Body mass index and risk of autoimmune diseases: a study within the Danish National Birth Cohort
~ BMIと自己免疫疾患のリスク:デンマーク出生コホートにおける研究 ~
出典: International journal of epidemiology 2014;43(3): 843-855.
著者: Maria C Harpsoe, Saima Basie, Mikael Andersson, Nete M Nielsen, Morten Frisch, Jan Wohlfahrt, Ellen A Nohr, Allan Linneberg and Tine Jess
<論文の要約>
【背景】
肥満と自己免疫疾患 (AD)の病因的関連が近年、指摘されている。BMIと43種類のADとの関連について検討した。

【方法】
デンマーク出生コホート研究に参加している75,008人の女性を11年間 (中央値)フォローした。ADの診断については、デンマークのレジストリデータから収集。潜在的な交絡因子と考えられる、喫煙、飲酒、出産回数、社会職業的地位で調整したコックス比例ハザードモデルによる分析を行い、ハザード比 (HR)とその95%CIを計算した。

【結果】
研究期間中、2430名 (3.2%)の女性が2607の新規ADを発症した。

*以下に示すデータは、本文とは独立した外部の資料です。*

Context: an optimization exercise on an open-source flow, tuned for small area, a short achievable clock period and few clock cycles per item. The choices shown serve that exercise and are no tape-out recipe. No functional check of the RTL was part of any run shown here.

==> flow/design.v (outline; a module is shown in full before it is edited, if it fits) <==
// module bdb_front: 39 lines
// module bdb_sqacc: 1115 lines
// module bdb_sqrt: 52 lines
// module box_distance_bounds_top: 202 lines
module box_distance_bounds_top #(
    parameter int COORD_BITS = 24
) (
    input  logic                               clk,
    input  logic                               rst_n,
    input  logic                               in_valid,
    output logic                               in_stall,
    input  logic signed [COORD_BITS-1:0]       a_low,
    input  logic signed [COORD_BITS-1:0]       a_high,
    input  logic signed [COORD_BITS-1:0]       b_low,
    input  logic signed [COORD_BITS-1:0]       b_high,
    input  logic                               last,
    output logic                               out_valid,
    input  logic                               out_stall,
    output logic [bdb_pkg::SUM_W-1:0]          min_sq_dist,
    output logic [bdb_pkg::SUM_W-1:0]          max_sq_dist,
    output logic [bdb_pkg::ROOT_W-1:0]         min_dist,
    output logic [bdb_pkg::ROOT_W-1:0]         max_dist
);
  // ...
==> flow/run.sh <==
#!/bin/bash
# synth_recipe.tcl (not shown) runs the flow's synth.tcl, then flattens the netlist and writes it again
# the make line also repeats each setting of config.mk as NAME=value (left out here)
make -C /OpenROAD-flow-scripts/flow DESIGN_CONFIG=/design/flow/config.mk WORK_HOME=/design/flow/orfs CLKGATE_MAP_FILE= SYNTH_SCRIPT=/design/flow/synth_recipe.tcl finish
==> flow/config.mk <==
export PLATFORM = sky130hd
export DESIGN_NAME = box_distance_bounds_top
export DESIGN_NICKNAME = box_distance_bounds_top
export VERILOG_FILES = /design/flow/design.v
export SDC_FILE = /design/flow/constraint.sdc
export NUM_CORES = 4
export LEC_CHECK = 0
export CAP_MARGIN = 20
export CORE_MARGIN = 2
export CORE_UTILIZATION = 40
export SLEW_MARGIN = 20
==> flow/constraint.sdc <==
create_clock -name core_clock -period 9.0 [get_ports {clk}]
set_input_delay 1.8000 -clock core_clock [delete_from_list [all_inputs] [get_ports {clk}]]
set_output_delay 1.8000 -clock core_clock [all_outputs]
set_load 0.01 [all_outputs]
==> flow_metrics.tcl, run 1 <==
set metrics [dict create \
    antenna_cells 1 \
    wl_per_cell_um 23.4 \
    ys_ff_latch 291 \
    design_area_um2 68100 \
    synth_edf_count 173 \
    synth-compound-area-share 0.216 \
    r2r-start "max_root[6]" \
    max_freq_mhz 118 \
    die_area_um2 158000 \
    final_cells 9605 \
    crit_type "flip-flop to flip-flop" \
    yosys.area.top_type_share 0.192 \
    grt_max_degree 80 \
    wl_met1_um 94100 \
    ios 265 \
    multi_input_area_share 0.722 \
    signal_buffers 411 \
    seq_area_frac_synth 0.123 \
    vias 55059 \
    drc 0 \
    slowest_stage "a2111oi_0" \
    crit_path_end_kind "flip-flop" \
    seq_area_um2 7610 \
    htreeDepth 2 \
    synthAdderAreaFrac 0.334 \
    cp.required_ns 9.55 \
    cts_tree "done" \
    reg2regPathDepth 29 \
    placed_cell_area_um2 66600 \
    syn_area_um2 61800 \
    dieHeight_um 397 \
    rows 144 \
    hold_viol_final 0 \
    reg2reg_to "max_rem[15]" \
    cts_hold_buf 0 \
    grt_pass1_wl_um 340000 \
    gp_congestion 0.981 \
    tapCellCount 2044 \
    status "finished clean" \
    slowest_delay_ns 0.51 \
    cts.clk_slew.worst_paths_ns 0.06 \
]
==> module bdb_front, before the edit <==
module bdb_front #(
    parameter int COORD_BITS = 24
) (
    input  logic signed [COORD_BITS-1:0] a_low,
    input  logic signed [COORD_BITS-1:0] a_high,
    input  logic signed [COORD_BITS-1:0] b_low,
    input  logic signed [COORD_BITS-1:0] b_high,
    output logic        [COORD_BITS-1:0] gap,
    output logic        [COORD_BITS-1:0] span
);
    logic signed [COORD_BITS:0] d1;
    logic signed [COORD_BITS:0] d2;
    logic signed [COORD_BITS:0] n1;
    logic signed [COORD_BITS:0] n2;
    logic        [COORD_BITS-1:0] ab1;
    logic        [COORD_BITS-1:0] ab2;
    assign d1 = {a_low[COORD_BITS-1], a_low} - {b_high[COORD_BITS-1], b_high};
    assign d2 = {b_low[COORD_BITS-1], b_low} - {a_high[COORD_BITS-1], a_high};
    assign n1 = {b_high[COORD_BITS-1], b_high} - {a_low[COORD_BITS-1], a_low};
    assign n2 = {a_high[COORD_BITS-1], a_high} - {b_low[COORD_BITS-1], b_low};
    assign ab1 = d1[COORD_BITS] ? n1[COORD_BITS-1:0] : d1[COORD_BITS-1:0];
    assign ab2 = d2[COORD_BITS] ? n2[COORD_BITS-1:0] : d2[COORD_BITS-1:0];
    always_comb
    begin
        if (!d1[COORD_BITS] && (d1 != '0))
        begin
            gap = d1[COORD_BITS-1:0];
        end
        else if (!d2[COORD_BITS] && (d2 != '0))
        begin
            gap = d2[COORD_BITS-1:0];
        end
        else
        begin
            gap = '0;
        end
        span = (ab1 > ab2) ? ab1 : ab2;
    end
endmodule
==> module bdb_sqrt, before the edit <==
module bdb_sqrt #(
    parameter int K4 = 2
) (
    input  logic [ROOT_W-1:0]  root_in,
    input  logic [ROOT_W:0]    rem_in,
    input  logic [4*K4-1:0]    nibbles,
    output logic [ROOT_W-1:0]  root_out,
    output logic [ROOT_W:0]    rem_out
);
    localparam int CUR_W = ROOT_W + 5;
    logic [ROOT_W-1:0] root [0:K4];
    logic [ROOT_W:0]   rem  [0:K4];
    logic [CUR_W-1:0]  cur  [0:K4-1];
    logic [CUR_W:0]    d1   [0:K4-1];
    logic [CUR_W:0]    d2   [0:K4-1];
    logic [CUR_W:0]    d3   [0:K4-1];
    assign root[0] = root_in;
    assign rem[0]  = rem_in;
    for (genvar t = 0; t < K4; t++)
    begin : g_digit
        assign cur[t] = {rem[t], nibbles[4*(K4-1-t) +: 4]};
        assign d1[t]  = {1'b0, cur[t]} - {3'b0, root[t], 3'b001};
        assign d2[t]  = {1'b0, cur[t]} - {2'b0, root[t], 4'b0100};
        assign d3[t]  = {1'b0, cur[t]} - {2'b0, root[t], 4'b0000} - {3'b0, root[t], 3'b000}
                        - (CUR_W + 1)'(9);
        always_comb
        begin
            if (!d3[t][CUR_W])
            begin
                rem[t+1]  = d3[t][ROOT_W:0];
                root[t+1] = {root[t][ROOT_W-3:0], 2'd3};
            end
            else if (!d2[t][CUR_W])
            begin
                rem[t+1]  = d2[t][ROOT_W:0];
                root[t+1] = {root[t][ROOT_W-3:0], 2'd2};
            end
            else if (!d1[t][CUR_W])
            begin
                rem[t+1]  = d1[t][ROOT_W:0];
                root[t+1] = {root[t][ROOT_W-3:0], 2'd1};
            end
            else
            begin
                rem[t+1]  = cur[t][ROOT_W:0];
                root[t+1] = {root[t][ROOT_W-3:0], 2'd0};
            end
        end
    end
    assign root_out = root[K4];
    assign rem_out  = rem[K4];
endmodule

いずれかの自己免疫性疾患に罹患することについてのリスクは、肥満女性 (BMI ?30 kg/m2)で正常体重(18.5-25 kg/m2)の女性に比べて上昇していたHR = 1.27 (95%CI, 1.11 to 1.46)。肥満女性のサルコイドーシス、I型糖尿病のリスクは、それぞれHR = 3.59 (95%CI, 2.31 to 5.57)、HR = 2.67 (95%CI, 1.71 to 4.17)であった。また、BMIが1 kg/m2上がる毎に、疱疹状皮膚炎のリスクは14% (95%CI, 1 to 30)上昇した。この一方で、BMIが1上がる毎に、セリアック病 (小児脂肪便症)およびレイノー現象のリスクは、それぞれHR = 7% (95%CI, 1 to 13)、HR = 12% (95%CI, 4 to 19)減少を認めた。このほかには、乾癬、関節リウマチ、クローン病とBMIとの関連が示唆された。

【結論】
いくつかのADとBMIとの関連を認めた。特にサルコイドーシス、I型糖尿病の発症と大きいBMIは強く関連していることが分かった。これらの新しい知見は、今後の研究で確認される必要があり、自己免疫反応の進展における、脂肪組織由来の免疫学的変化の可能性について考慮することも必要である。


<ジャーナルクラブでのディスカッション>
    ■タイトルに"Birth Cohort" とある。これは成人のBMIとAD発症に着目した研究であり、妊娠とAD発症や産まれてくる児のAD発症について検討しているものではない。タイトルが研究内容を適切に表していないのではないか。
    ■妊娠期間259日以下の早産児が除外基準となっている一方、過期産の児が除外対象となっていない。これらの根拠を明確に記述すべきである。
    ■妊娠前の喫煙状況、フォローアップ期間中のアルコール消費量、AD発症への関連が疑われる情報について収集されていないものがあり、交絡因子を十分に考慮できなかったのではないだろうか。
    ■初産婦と経産婦が対象者とされており、妊娠後の体重変化が起こり得ることを考えると、自己申告で収集されたリクルート前の非妊娠期のBMIではなく、第1子妊娠前のBMI、もしくは実際に測定されていると思われる分娩後のBMIを曝露とする解析結果もできれば行って欲しい。経産婦の妊娠前の体重と、初産婦の妊娠前の体重では、その持つ意味が違うことも考慮すべきだろう。
    ■同一のADについて、2度以上の診断された者にアウトカムを限定した感度分析を行っている。 「2回以上の診断」がもつ意味が明記されていない。ADの重症者ということなのか、ADによる入院歴により2度診断されるのか、他の理由なのか、明記して欲しい。その感度分析によるHRへの影響も議論して欲しい。
    ■大きいBMIのADに対するリスクは正のものと負のものとが半々のように映る。すべての結果が偶然の範囲内である可能性がある。